Exercise directions:
Once you reach the line that holds "4_1_cts: 0.00195 / 755 / 468" in the listing below, output it and every line after it through the line that holds "2_1_floorplan: 0.00145 / 1180 / 342", word for word.
Start of Records for the task
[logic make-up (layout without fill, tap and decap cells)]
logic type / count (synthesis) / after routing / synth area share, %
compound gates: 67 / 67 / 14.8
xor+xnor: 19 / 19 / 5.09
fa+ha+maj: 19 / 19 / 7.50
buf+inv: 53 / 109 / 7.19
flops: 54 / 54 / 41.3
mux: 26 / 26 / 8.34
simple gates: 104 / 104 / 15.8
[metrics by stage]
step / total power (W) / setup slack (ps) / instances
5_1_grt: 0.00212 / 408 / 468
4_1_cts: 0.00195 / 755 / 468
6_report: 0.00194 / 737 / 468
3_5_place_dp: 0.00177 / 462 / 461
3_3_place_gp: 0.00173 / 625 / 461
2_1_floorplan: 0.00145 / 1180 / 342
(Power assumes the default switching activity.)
$ cat config.mk
export PLATFORM = sky130hd
export DESIGN_NAME = pads_rst_seq
export DESIGN_NICKNAME = d
export VERILOG_FILES = /design/src/rtl/pads_rst_seq.sv
export SDC_FILE = /design/constraint.sdc
export NUM_CORES = 1
export LEC_CHECK = 0
export CAP_MARGIN = 10
export CORE_MARGIN = 4
export CORE_UTILIZATION = 30
export CTS_BUF_LIST = sky130_fd_sc_hd__clkbuf_4 sky130_fd_sc_hd__clkbuf_8
export DETAILED_ROUTE_END_ITERATION = 7
export DONT_BUFFER_PORTS = 1
export SLEW_MARGIN = 20
export SYNTH_ARGS = -nofsm -noshare
export SYNTH_HDL_FRONTEND = slang
export SYNTH_SLANG_ARGS = --single-unit
export TNS_END_PERCENT = 30
$ cat constraint.sdc
create_clock -name clk_i -period 2.3 [get_ports clk_i]
set_input_delay 0.23 -clock clk_i [delete_from_list [all_inputs] [get_ports clk_i]]
set_output_delay 0.23 -clock clk_i [all_outputs]
set_load 0.02 [all_outputs]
End of Records for the task
Answer section:
4_1_cts: 0.00195 / 755 / 468
6_report: 0.00194 / 737 / 468
3_5_place_dp: 0.00177 / 462 / 461
3_3_place_gp: 0.00173 / 625 / 461
2_1_floorplan: 0.00145 / 1180 / 342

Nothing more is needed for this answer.